Mexican born artist Daniel Barreto, now living and working in Boston, creates photo manipulations that express his desire to reconnect to nature. His works combine the use of traditional mediums used to create his subjects with that of technology. Barreto describes his images as naïve, even childlike. “I hope to provoke an inner curiosity by examining the interactions between humans and nature, or the lack thereof,” he writes in his artist statement. His most recent series, “Lonely Islands”, makes these observations with a simple concept. The series portrays mysteriously lonesome islands, disconnected and floating through the vastness of space.
Swiss-Italian photographer Christian Tagliavini combines theater with the language of portrait photography to create curious and open narratives. For his series “Carte,” Tagliavini built wooden clothing and frames around his human subjects to devise life-sized playing cards. This technique creates tension between the two-dimensional quality of the playing cards and the life-like attributes of his distinctive characters, such as their protruding collarbones and rosy cheeks.
For his latest series, French photographer and digital artist Cal Redback has created slightly unsettling portraits of people fused with nature. Many of his subjects are inspired by those of fantasy and horror, as in his version of “Treebeard” of The Lord of the Rings or “Hellraiser”. Redback adds a plant-like appearance to his own characters by photographing them and then digitally manipulating the image in Photoshop. Botanicals sprout from their cheeks and eye sockets in beautiful and sometimes painful looking displays, even more alarming by their casual demeanor.
Throughout human history, stories about wild and elusive giants have been told on almost every continent. Iceland-based French multimedia artist Philip Ob Rey has reimagined such monsters in a photo series of sculptures made of VHS tapes. Rey created “V” HS Project, a set of 5 series of black and white photos and accompanying short films, in contemplation of the future of the human race. Set against the gray skies of Iceland’s landscape, the photos portray nightmarish figures wandering a cold and post apocalyptic world.

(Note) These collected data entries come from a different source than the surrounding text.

### src/rtl/ifq_line_ctrl_if.sv
// Handshake bundle for ifq_line_ctrl: fetch-side line input, line-buffer (mem) port, decode-side word output.
// master = controller side, slave = environment (fetch, mem, decode).
interface ifq_line_ctrl_if #(
    parameter int unsigned LINE_W = 128,
    parameter int unsigned WORD_W = 32,
    parameter int unsigned PTR_W  = 2
);
    logic              line_valid;
    logic              line_ready;
    logic [PTR_W-1:0]  mem_Wrp;
    logic              mem_Wr_en;
    logic [PTR_W-1:0]  mem_Rdp;
    logic [LINE_W-1:0] mem_dataOut;
    logic              flush;
    logic [1:0]        flush_offset;
    logic [WORD_W-1:0] instr;
    logic              instr_valid;
    logic              instr_ready;
    logic [PTR_W:0]    level;

    modport master (
        input  line_valid, mem_dataOut, flush, flush_offset, instr_ready,
        output line_ready, mem_Wrp, mem_Wr_en, mem_Rdp, instr, instr_valid, level
    );

    modport slave (
        output line_valid, mem_dataOut, flush, flush_offset, instr_ready,
        input  line_ready, mem_Wrp, mem_Wr_en, mem_Rdp, instr, instr_valid, level
    );
endinterface

### src/rtl/ifq_line_ctrl.sv
// Instruction fetch queue controller over a 4 x 128-bit line buffer; unpacks lines into 32-bit words.
// Optional macro IFQ_SAMECYCLE_EN: lets a full queue accept a line in the cycle its head line retires.
module ifq_line_ctrl #(
    parameter int unsigned LINE_W = 128,
    parameter int unsigned WORD_W = 32,
    parameter int unsigned PTR_W  = 2
) (
    input  logic          clk,
    input  logic          reset,
    ifq_line_ctrl_if.master bus
);
    localparam int unsigned WORDS = LINE_W / WORD_W;

    logic [PTR_W:0]    wr_ptr;
    logic [PTR_W:0]    rd_ptr;
    logic [1:0]        word_idx;
    logic [1:0]        start_idx;

    logic              empty;
    logic              full;
    logic              pop;
    logic              last_word;
    logic              accept;
    logic [WORD_W-1:0] words [WORDS];

    // Slice the head line into words; word 0 is the least significant.
    for (genvar g = 0; g < WORDS; g++) begin : g_words
        assign words[g] = bus.mem_dataOut[g*WORD_W +: WORD_W];
    end

    always_comb begin
        empty     = (wr_ptr == rd_ptr);
        full      = (wr_ptr[PTR_W-1:0] == rd_ptr[PTR_W-1:0]) && (wr_ptr[PTR_W] != rd_ptr[PTR_W]);
        pop       = !empty && bus.instr_ready;
        last_word = (word_idx == 2'd3);
`ifdef IFQ_SAMECYCLE_EN
        bus.line_ready = (!full || (pop && last_word)) && !bus.flush;
`else
        bus.line_ready = !full && !bus.flush;
`endif
        accept          = bus.line_valid && bus.line_ready;
        bus.mem_Wr_en   = accept;
        bus.mem_Wrp     = wr_ptr[PTR_W-1:0];
        bus.mem_Rdp     = rd_ptr[PTR_W-1:0];
        bus.instr       = words[word_idx];
        bus.instr_valid = !empty;
        bus.level       = wr_ptr - rd_ptr;
    end

    // Flush overrides any same-cycle write or pop and re-seeds the word offset.
    always_ff @(posedge clk or posedge reset) begin
        if (reset) begin
            wr_ptr    <= '0;
            rd_ptr    <= '0;
            word_idx  <= 2'd0;
            start_idx <= 2'd0;
        end else if (bus.flush) begin
            wr_ptr    <= '0;
            rd_ptr    <= '0;
            word_idx  <= bus.flush_offset;
            start_idx <= bus.flush_offset;
        end else begin
            if (accept) begin
                wr_ptr <= wr_ptr + (PTR_W+1)'(1);
            end
            if (pop) begin
                if (last_word) begin
                    word_idx  <= 2'd0;
                    rd_ptr    <= rd_ptr + (PTR_W+1)'(1);
                    start_idx <= 2'd0;
                end else begin
                    word_idx  <= word_idx + 2'd1;
                end
            end
        end
    end

    // The word cursor never falls below the head line's starting offset.
    assert property (@(posedge clk) disable iff (reset) word_idx >= start_idx);

endmodule

### src/flat_wrapper.sv
// flat-port wrapper written by rule: the top's interface ports become plain ports
module ifq_line_ctrl_flat 
#(
    parameter int unsigned LINE_W = 128,
    parameter int unsigned WORD_W = 32,
    parameter int unsigned PTR_W  = 2
)
  (clk, reset, bus_line_valid, bus_mem_dataOut, bus_flush, bus_flush_offset, bus_instr_ready, bus_line_ready, bus_mem_Wrp, bus_mem_Wr_en, bus_mem_Rdp, bus_instr, bus_instr_valid, bus_level);
  ifq_line_ctrl_if #(.LINE_W(LINE_W), .WORD_W(WORD_W), .PTR_W(PTR_W)) bus_i ();
  input  logic clk;
  input  logic reset;
  input wire logic [$bits(bus_i.line_valid)-1:0] bus_line_valid;
  input wire logic [$bits(bus_i.mem_dataOut)-1:0] bus_mem_dataOut;
  input wire logic [$bits(bus_i.flush)-1:0] bus_flush;
  input wire logic [$bits(bus_i.flush_offset)-1:0] bus_flush_offset;
  input wire logic [$bits(bus_i.instr_ready)-1:0] bus_instr_ready;
  output wire logic [$bits(bus_i.line_ready)-1:0] bus_line_ready;
  output wire logic [$bits(bus_i.mem_Wrp)-1:0] bus_mem_Wrp;
  output wire logic [$bits(bus_i.mem_Wr_en)-1:0] bus_mem_Wr_en;
  output wire logic [$bits(bus_i.mem_Rdp)-1:0] bus_mem_Rdp;
  output wire logic [$bits(bus_i.instr)-1:0] bus_instr;
  output wire logic [$bits(bus_i.instr_valid)-1:0] bus_instr_valid;
  output wire logic [$bits(bus_i.level)-1:0] bus_level;
  assign bus_i.line_valid = bus_line_valid;
  assign bus_i.mem_dataOut = bus_mem_dataOut;
  assign bus_i.flush = bus_flush;
  assign bus_i.flush_offset = bus_flush_offset;
  assign bus_i.instr_ready = bus_instr_ready;
  assign bus_line_ready = bus_i.line_ready;
  assign bus_mem_Wrp = bus_i.mem_Wrp;
  assign bus_mem_Wr_en = bus_i.mem_Wr_en;
  assign bus_mem_Rdp = bus_i.mem_Rdp;
  assign bus_instr = bus_i.instr;
  assign bus_instr_valid = bus_i.instr_valid;
  assign bus_level = bus_i.level;
  ifq_line_ctrl #(.LINE_W(LINE_W), .WORD_W(WORD_W), .PTR_W(PTR_W)) u_core (.clk(clk), .reset(reset), .bus(bus_i));
endmodule
### config.mk
export PLATFORM = sky130hd
export DESIGN_NAME = ifq_line_ctrl_flat
export DESIGN_NICKNAME = d
export VERILOG_FILES = /design/src/rtl/ifq_line_ctrl_if.sv /design/src/rtl/ifq_line_ctrl.sv /design/src/flat_wrapper.sv
export SDC_FILE = /design/constraint.sdc
export NUM_CORES = 1
export LEC_CHECK = 0
export ABC_AREA = 1
export CAP_MARGIN = 15
export CORE_MARGIN = 5
export CORE_UTILIZATION = 29
export CTS_CLUSTER_SIZE = 12
export DETAILED_ROUTE_END_ITERATION = 16
export MAX_ROUTING_LAYER = met4
export PLACE_DENSITY = 0.83
export SYNTH_ARGS = -nofsm -noshare
export SYNTH_HDL_FRONTEND = slang
export SYNTH_SLANG_ARGS = --single-unit
### constraint.sdc
create_clock -name clk -period 2.65 [get_ports clk]
set_input_delay 0.3975 -clock clk [delete_from_list [all_inputs] [get_ports clk]]
set_output_delay 0.3975 -clock clk [all_outputs]
set_load 0.01 [all_outputs]
# Yosys cells after proc, flatten, opt, wreduce, memory -nomap -nowiden
# Index checks and enable logic that the tools add are counted.
# Widths: inputs -> output; s select.
word_totals:
  register_bits: 8
  latch_bits: 0
  mem_bits_rw: 0
  rom_bits: 0
  in_bits: 135
  n_memories: 0
op_classes:
  n_addsub: 4
  mul: 0
  div_mod_pow: 0
  magnitude_cmp: 1
  n_eq_ne: 4
  n_shift: 0
  mux: 11
  n_bitwise: 1
  n_reduce_logical: 11
ops:
  columns: ["op", "count"]
  rows:
  - ["$bmux 32 s2", 1]
  - ["$mux 32", 2]
  - ["$mux 3", 5]
  - ["$add 3x1->3 const B", 2]
  - ["$mux 2", 3]
  - ["$reduce_bool 2->1", 3]
  - ["$logic_and 1x1->1", 4]
  - ["$eq 3x3->1", 1]
  - ["$ge 3x3->1 const B", 1]
  - ["$logic_not 1->1", 3]
  - ["$not 2->3", 1]
  - ["$sub 3x3->3", 1]
  - ["$add 2x1->2 const B", 1]
  - ["$eq 2x2->1", 1]
  - ["$eq 2x2->1 const B", 1]
  - ["$reduce_and 2->1", 1]
  - ["$ne 1x1->1", 1]

# Logic depth before layout (Yosys ltp)
# Gate-level depths: netlist of run 1.
depth:
  ltp_word: 7
  mapped_depth: 10
  depth_no_buf: 10

# Worst setup path before layout of run 1
# OpenSTA, ideal clock, no wires.
synth_path:
  path_kind: "flip-flop to output port"
  start: "register u_core.rd_ptr[0]"
  end: "output port bus_level[2]"
  arrival_ns: 1.222
  slack_ns: 1.030
  stages_incl_launch_ff: 4
  path_buffers: 0
  path_cell_list: "dfrtp_1 > ha_1 > fa_1 > xor2_1"
synth_between:
  elab_chain_len: 1
synth_lines:
  columns: ["item", "line_no", "text"]
  rows:
  - ["from (decl)", "ifq_line_ctrl.sv:15", "logic [PTR_W:0] rd_ptr;"]
  - ["from (signal assigned)", "ifq_line_ctrl.sv:69", "rd_ptr <= rd_ptr + (PTR_W+1)'(1);"]
  - ["$sub 3x3->3", "ifq_line_ctrl.sv:47", "bus.level = wr_ptr - rd_ptr;"]
  - ["to (decl)", "flat_wrapper.sv:23", "output wire logic [$bits(bus_i.level)-1:0] bus_level;"]
# Every way passes these cells.

# Worst setup path after layout of run 1
layout_path:
  start: "register u_core.rd_ptr[1]"
  end: "output port bus_mem_Wr_en"
layout_between:
  elab_chain_len: 5
layout_lines:
  columns: ["item", "line_no", "text"]
  rows:
  - ["$eq 2x2->1", "ifq_line_ctrl.sv:33", "full = (wr_ptr[PTR_W-1:0] == rd_ptr[PTR_W-1:0]) && (wr_ptr[PTR_W] != rd_ptr[PTR_W]);"]
  - ["$logic_and 1x1->1", "ifq_line_ctrl.sv:33", null]
  - ["$logic_not 1->1", "ifq_line_ctrl.sv:39", "bus.line_ready = !full && !bus.flush;"]
  - ["$logic_and 1x1->1", "ifq_line_ctrl.sv:39", null]
  - ["$logic_and 1x1->1", "ifq_line_ctrl.sv:41", "accept = bus.line_valid && bus.line_ready;"]
  - ["to (decl)", "flat_wrapper.sv:19", "output wire logic [$bits(bus_i.mem_Wr_en)-1:0] bus_mem_Wr_en;"]
# Every way passes these cells.

==> metrics.md, run 1 <==
| Metric | Value |
|---|---|
| N_diodes | 0 |
| Filler cells | roughly 460 |
| Post-Synthesis Cells | ~260 |
| Final critical-path share of the clock period | 0.911 |
| HP Class | in -> async |
| Area delta synth->final | 122% |
| Mapped Area | 0.00149 mm² |
| Initial antenna violation count | 0 |
| Synth Net Count | 398 |
| Largest net degree at the start of global routing | 67 |
| Cts repair resizes | 0 |
| Worst Setup End Kind | primary output |
| Buffers on Ports | 176 |
| CP Max Fanout | 5 |
| Die height | 81.6 µm |
| Max-cap viol count | 0 |
| Nets@finish | 560 |
| Drt initial violations | 111 |
| DR WL/cell | 15.4 µm |
| Clock Tree Buf Depth | 2 |
| Seq/Total Area, Yosys | 0.135 |
| RD Place Congestion | 0.872 |
| Sinks on Clock Net | 8 |
| Synth Area in XOR/XNOR | 0.0118 |
| # DRC | 0 |
| Yosys top cell area share | 0.167 |
| Synth Warn # | 0 |
| Worst Hold Slack | approximately 0.42 ns |
| Type of origin of the critical path | flop |
| Setup CP Type | reg -> out |
| Via Count | 2457 |
| Unrepaired setup endpoints after global routing | no |
| Final setup TNS | 0 ns |
| Setup WS post-layout | 0.235 ns |
| Max incr delay on CP | 0.53 ns |
| Main combinational cell family by area after synthesis | compound AO/OA/AOI/OAI gates |
| Crit-path cells | inv_1, ha_1, nand2_1, inv_1, nand2_1, nand3_2, inv_2, clkdlybuf4s50_1 |
| # IOs | 177 |
| Antenna-violating nets left | 0 |
| Area leader, netlist | nor2_1 |
| Min Tclk post-route | 2.41 ns |
| First-pass GRT wire length | 11.4 mm |
| Simple-Gate Fraction of Synth Area | 0.284 |
| Core box area | 0.00504 mm² |
| Total Wirelength | 7.53 mm |
| Maximum clock frequency | 414 MHz |
| Max Clock Skew | 0.00157 ns |
| Die area | 0.00665 mm² |
| Vias per cell | 5.03 |
| Reg clk slew, reported paths | ~0.04 ns |
| Root buffer cell | clkbuf_8 |
| Synth Register Bits | 8 |
| Vias in the first global route | 2523 |
| Synth area leaders | nor2_1, o21ai_0, dfrtp_1 |
| Peak supply drop | 0.000480 V |
| Post-synthesis mux area share | 0 |
| Initial Util | 0.295 |
| Final Hold Viols | 0 |
| Layout cells sized above 1 | 0.0455 |
| Cell Pwr Density | 894 mW/mm² |
| Dpl ws | just under 0.3 ns |
| Final count of negative-setup-slack endpoints | 0 |
| GRT Total Usage | 0.225 |
| Die width | about 82 µm |
| Most frequent cell after synthesis | nor2_1 |
| Grt ovf | 0 |
| Slew HR | 0.710 |
| CP Data Arrival Time | around 2.0 ns |
| Cell family with most CP delay | buffers and inverters |
| Synth Area in Adders | 0.0556 |
| Most frequent cells after synthesis | nor2_1, o21ai_0, o22ai_1, o21ai_1, nand2_1 |
| Post-synth EDFFs | 0 |
| Synth Area in Compound Gates | 0.371 |
| CP Buf/Inv Count | 4 |
| Worst Tran Pin Value | 0.435 ns |
| Worst Path Required | about 2.3 ns |
| CTS H-tree lvls | 1 |
| Slowest cell on the critical path | clkdlybuf4s50_1 |
| Main synth FF type | dfrtp_1 |
| TritonCTS clock tree | built |
| CTS Buf Count | 3 |
| Std cell rows | 26 |
| Synth async-reset ratio | 1.00 |
| Lkg Pwr | 1.33 nW |
| Unique cell type count in the Yosys netlist | 21 |
| Status | completed |
| # hold bufs at CTS | 0 |
| Post-CTS Setup Inserts | 0 |
| Slew Viols, Final | 0 |
| Clk_lat worst skew | 0.23 ns |
| Mean Syn Cell Area | slightly below 6 µm² |
| Detailed Routing Iterations Pass 1 | 4 |
| Hpwl dp | 6.09 mm |
power by group:
group / leakage [nW] / total (W) / switching, W / internal, W
sequential: 0.103 / 0.000213 / 0.0000504 / 0.000163
combinational: 1.20 / 0.00258 / 0.00126 / 0.00131
clock: 0.0228 / 0.000157 / 0.0000519 / 0.000105
per-layer routing:
layer,global-route usage,part of all wire,vias to the layer above
met1,0.238,0.38,1111
met5,-,0,-
li1,-,-,1207
met4,0.0608,0.019,0
met2,0.417,0.51,126
met3,0.0515,0.098,13
final timing paths:
path,start,end,slack [ns],depth (start not counted)
setup / recovery,u_core.rd_ptr[1]$_DFFE_PP0P_,bus_mem_Wr_en,0.24,8
hold / removal,reset,u_core.rd_ptr[0]$_DFFE_PP0P_,0.42,2
setup reg to reg,u_core.word_idx[0]$_DFFE_PP0P_,u_core.word_idx[0]$_DFFE_PP0P_,1.11,6
hold reg to reg,u_core.wr_ptr[0]$_DFFE_PP0P_,u_core.wr_ptr[0]$_DFFE_PP0P_,0.57,2
max in group asynchronous,reset,u_core.word_idx[0]$_DFFE_PP0P_,1.95,2
min in group clk,u_core.wr_ptr[0]$_DFFE_PP0P_,u_core.wr_ptr[0]$_DFFE_PP0P_,0.57,2
cell type report:
class / count / area (µm²) / area share
multi-input combinational: 211 / 1070 / 0.325
clock buffer: 4 / 45.0 / 0.0137
timing repair buffer: 181 / 1840 / 0.558
sequential: 8 / 201 / 0.0611
tap: 70 / 87.6 / 0.0265
inverter: 14 / 52.6 / 0.0159
worst register-to-register path, cell delays in order, from the launching register on:
cell and delay (ns):
dfrtp_2 0.41, buf_6 0.23, ha_1 0.25, or2_1 0.28
o21ai_0 0.17, nand2_1 0.06, o21ai_1 0.07
logic make-up (layout without fill, tap and decap cells):
kind of cell             after synthesis  in the layout
AO/OA/AOI/OAI                        102            102
XOR/XNOR                               2              2
adder cells (fa/ha/maj)                6              6
buffers and inverters                 38            199
flip-flops                             8              8
AND/OR/NAND/NOR                      101            101
state kept, by name (all words and copies together), names as in the netlist:
name / count
u_core.rd_ptr: 3
u_core.word_idx: 2
u_core.wr_ptr: 3
through the flow:
| step | area [µm²] | std cells | total power, W | util |
|---|---|---|---|---|
| global route | 3300 | 488 | 0.00322 | 0.654 |
| finish | 3300 | 488 | 0.00295 | 0.654 |
| floorplan | 1490 | 257 | 0.00156 | - |
| global placement | 3250 | 484 | 0.00275 | 0.645 |
| detailed placement | 3250 | 484 | 0.00280 | 0.645 |
| CTS | 3300 | 488 | 0.00297 | 0.654 |
cell usage in the layout (no fill, tap or decap), drive strengths merged:
cell type and n:
o22ai 32, o21ai 68, a21oi 2, clkbuf 4, nand3 8, xor2 2, nand2 26, or2 1
nor2 66, fa 1, buf 5, dfrtp 8, inv 14, ha 5, clkdlybuf4s50 176
Power figures use the tool's default switching activity.
==> run 2: changes to the inputs <==
--- a/config.mk
+++ b/config.mk
@@ -7,6 +7,7 @@
 export LEC_CHECK = 0
 export ABC_AREA = 1
 export CAP_MARGIN = 15
+export CORE_ASPECT_RATIO = 0.75
 export CORE_MARGIN = 5
 export CORE_UTILIZATION = 29
 export CTS_CLUSTER_SIZE = 12
==> run 2 against run 1 <==
  * Maximum frequency shrank 1.8%
  * Wire length grew 3.7%
  * Combinational power shrank 3%
  * Die area is 0.22% higher
  * Non-clock buffer count grew 3
  * Sequential power rose by 28%
  * Utilization grew 1.1 points
  * First-iteration DRC count shrank 47%
  * Clock-buffer cell count did not move
  * Via count shrank 1.3%
  * Clock power about the same
  * Largest cell class unchanged
==> metrics.md, run 2 (synthesized netlist as in run 1, its figures left out) <==
| Metric | Value |
|---|---|
| Status | completed |
| Area delta synth->final | 121% |
| CP Max Fanout | 21 (+16) |
| Met3 Routed Length | 665 µm (-10%) |
| Antenna-violating nets left | 0 (unchanged) |
| Worst Setup End Kind | primary output |
| Most frequent cells in the layout | clkdlybuf4s50_1, nor2_1, o21ai_0, o22ai_1, o21ai_1 |
| Clk_lat worst skew | 0.23 ns (about the same) |
| Reg2Reg Capture Point | u_core.word_idx[0]$_DFFE_PP0P_ |
| Total Wirelength | 7.81 mm (+3.7%) |
| Setup CP Type | reg -> out |
| Reg clk slew, reported paths | 0.05 ns (about the same) |
| Final count of negative-setup-slack endpoints | 0 (unchanged) |
| Nets@finish | 563 (+0.54%) |
| Clock Tree Buf Depth | 2 (unchanged) |
| Layout cells sized above 1 | 0.0523 (+0.00680) |
| Std cell rows | 22 (-15%) |
| Die area | 0.00667 mm² (+0.22%) |
| Crit-path cells | inv_1, buf_4, o21ai_0, o22ai_1, clkdlybuf4s50_1 |
| Cell family with most CP delay | buffers and inverters |
| N_diodes | 0 (unchanged) |
| Drt initial violations | 59 (-47%) |
| Initial Util | 0.301 (+0.00688) |
| Type of origin of the critical path | flop |
| Post-Route M1 WL | 2.92 mm (+3.3%) |
| Unrepaired setup endpoints after global routing | no |
| Grt ovf | 0 (unchanged) |
| Top Layer Used | met4 |
| Die height | 72.0 µm (-12%) |
| Area post-placement | 0.00324 mm² (-0.46%) |
| Max incr delay on CP | 0.60 ns (+0.07 ns) |
| Peak supply drop | 0.000487 V (+1.5%) |
| Max-cap viol count | 0 (unchanged) |
| Core box area | 0.00493 mm² (-2.3%) |
| Root buffer cell | clkbuf_8 |
| WL met2 | 3.96 mm (+3.6%) |
| Final Hold Viols | 0 (unchanged) |
| Slew HR | 0.668 (-0.0420) |
| CTS Buf Count | 3 (unchanged) |
| Largest net degree at the start of global routing | 45 (-33%) |
| Worst Tran Pin Value | 0.498 ns (+0.0630 ns) |
| Slowest cell on the critical path | clkdlybuf4s50_1 |
| Hpwl dp | 6.54 mm (+7.3%) |
| Cts repair resizes | 0 (unchanged) |
| GRT Total Usage | 0.230 (+0.00539) |
| Initial antenna violation count | 0 (unchanged) |
| Buffers on Ports | 176 (unchanged) |
| Sinks on Clock Net | 8 (unchanged) |
| TritonCTS clock tree | built |
| First-pass GRT wire length | 11.9 mm (+4.2%) |
| Via Count | 2426 (-1.3%) |
| CP Data Arrival Time | 2.06 ns (+0.04 ns) |
| # DRC | 0 (unchanged) |
| Final setup TNS | 0 ns (unchanged) |
| Cell Pwr Density | 896 mW/mm² (+0.24%) |
| Vias per cell | 5.04 (+0.18%) |
| R2r setup slk | 1.02 ns (-0.09 ns) |
| Final Cell Area | 0.00328 mm² (-0.57%) |
| DR WL/cell | 16.2 µm (+5.2%) |
| # hold bufs at CTS | 0 (unchanged) |
| Die width | 92.6 µm (+14%) |
| Commonest non-fill, non-tap cell in the layout | clkdlybuf4s50_1 |
| Detailed Routing Iterations Pass 1 | 4 (unchanged) |
| # IOs | 177 (unchanged) |
| Worst Path Required | 2.25 ns (about the same) |
| Max Clock Skew | 0.00238 ns (+0.000809 ns) |
| Final Util | 0.666 (+0.0115) |
| Min Tclk post-route | 2.46 ns (+0.0438 ns) |
| CP Buf/Inv Count | 3 (-1) |
| RD Place Congestion | 0.973 (+12%) |
| Vias in the first global route | 2397 (-5.0%) |
| RR Startpoint | u_core.word_idx[0]$_DFFE_PP0P_ |
| Lkg Pwr | 1.33 nW (+0.25%) |
| Slew Viols, Final | 0 (unchanged) |
| Biggest regs | u_core.rd_ptr x3, u_core.wr_ptr x3, u_core.word_idx x2 |
| CTS H-tree lvls | 1 (unchanged) |
| Post-CTS Setup Inserts | 0 (unchanged) |
| HP Class | in -> async |
| Final critical-path share of the clock period | 0.928 (+0.0165) |
| Worst Reg-to-Reg Cells | 6 (unchanged) |
| Maximum clock frequency | 407 MHz (-1.8%) |
run 2: cell types whose count changed in the layout (fill, tap and decap cells not counted), sizes merged:
cell,change
buf,+3
run 2: how the worst max path moves through the flow:
stage,start,end,cells after the start
finish,u_core.word_idx[1]$_DFFE_PP0P_,bus_instr[30],5
global route,u_core.word_idx[1]$_DFFE_PP0P_,bus_instr[11],5
CTS,u_core.word_idx[1]$_DFFE_PP0P_,bus_instr[30],5
detailed placement,bus_flush,bus_mem_Wr_en,5
global placement,bus_flush,bus_mem_Wr_en,5
floorplan,u_core.rd_ptr[0]$_DFFE_PP0P_,bus_level[2],3
run 2: worst reg2reg max path, cell delays in order (launching register included):
cell and delay, ns:
dfrtp_2 0.51, buf_4 0.26, ha_1 0.21, or2_1 0.27, o21ai_0 0.17, nand2_1 0.06
o21ai_1 0.07
run 2: cell type report:
class | count | area (µm²)
sequential | 8 | 201
tap | 60 | 75.1
timing repair buffer | 184 | 1830
multi-input combinational | 211 | 1070
fill | 463 | 1650
inverter | 14 | 52.6
clock buffer | 4 | 45.0
run 2: through the flow:
stage / hold WS (ns) / setup WS, ns / total power [W] / instances
4_1_cts: 0.434 / 0.195 / 0.00296 / 481
6_report: 0.424 / 0.191 / 0.00294 / 481
3_5_place_dp: 0.575 / 0.263 / 0.00279 / 477
5_1_grt: 0.461 / 0.0438 / 0.00319 / 481
3_3_place_gp: 0.552 / 0.338 / 0.00274 / 477
2_1_floorplan: 0.213 / 1.03 / 0.00156 / 257
run 2: per-layer routing:
layer	GRT usage	up-vias
li1	-	1211
met3	0.0539	18
met2	0.417	119
met4	0.0878	0
met1	0.247	1078
met5	-	-
run 2: where the power goes:
group	total, W	leakage, nW	internal (W)	switching, W
clock	0.000157	0.0228	0.000105	0.0000522
combinational	0.00251	1.21	0.00130	0.00121
sequential	0.000272	0.103	0.000162	0.000110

Swedish artist Susanna Hesselberg’s latest work plummets deep into the ground Alice-in-Wonderland-style. “When My Father Died It Was Like a Whole Library Had Burned Down” (named after Laurie Anderson’s song “World Without End”) is a mind bending reproduction of a library inherited by the artist from her father, created for Denmark’s Sculpture by the Sea exhibition series. The biennial festival, which closed on July 5th, boasted 56 site specific installations along the Danish coast. Hesselberg’s mysterious contribution is vertical tunnel framed by a piece of glass that allows viewers to peer into a dark tower books only visible by their spines. Hesselberg wanted to recreate the depth of loss or losing control, as one might experience when a loved one dies.
German photographer Bartholot appreciates the unexplained. Bartholot is not looking to copy a kind of reality or life; his photos celebrate artificiality and design. His digital images merge his own sense of fashion with surrealism and usually start with a single thought or mood. They have been described as a combination of sculpture and photography, also reflecting his interest in colors and textures. For his latest collaboration with the Spanish creative studio Serial Cut, he created a series of photographs of draped unmasked characters.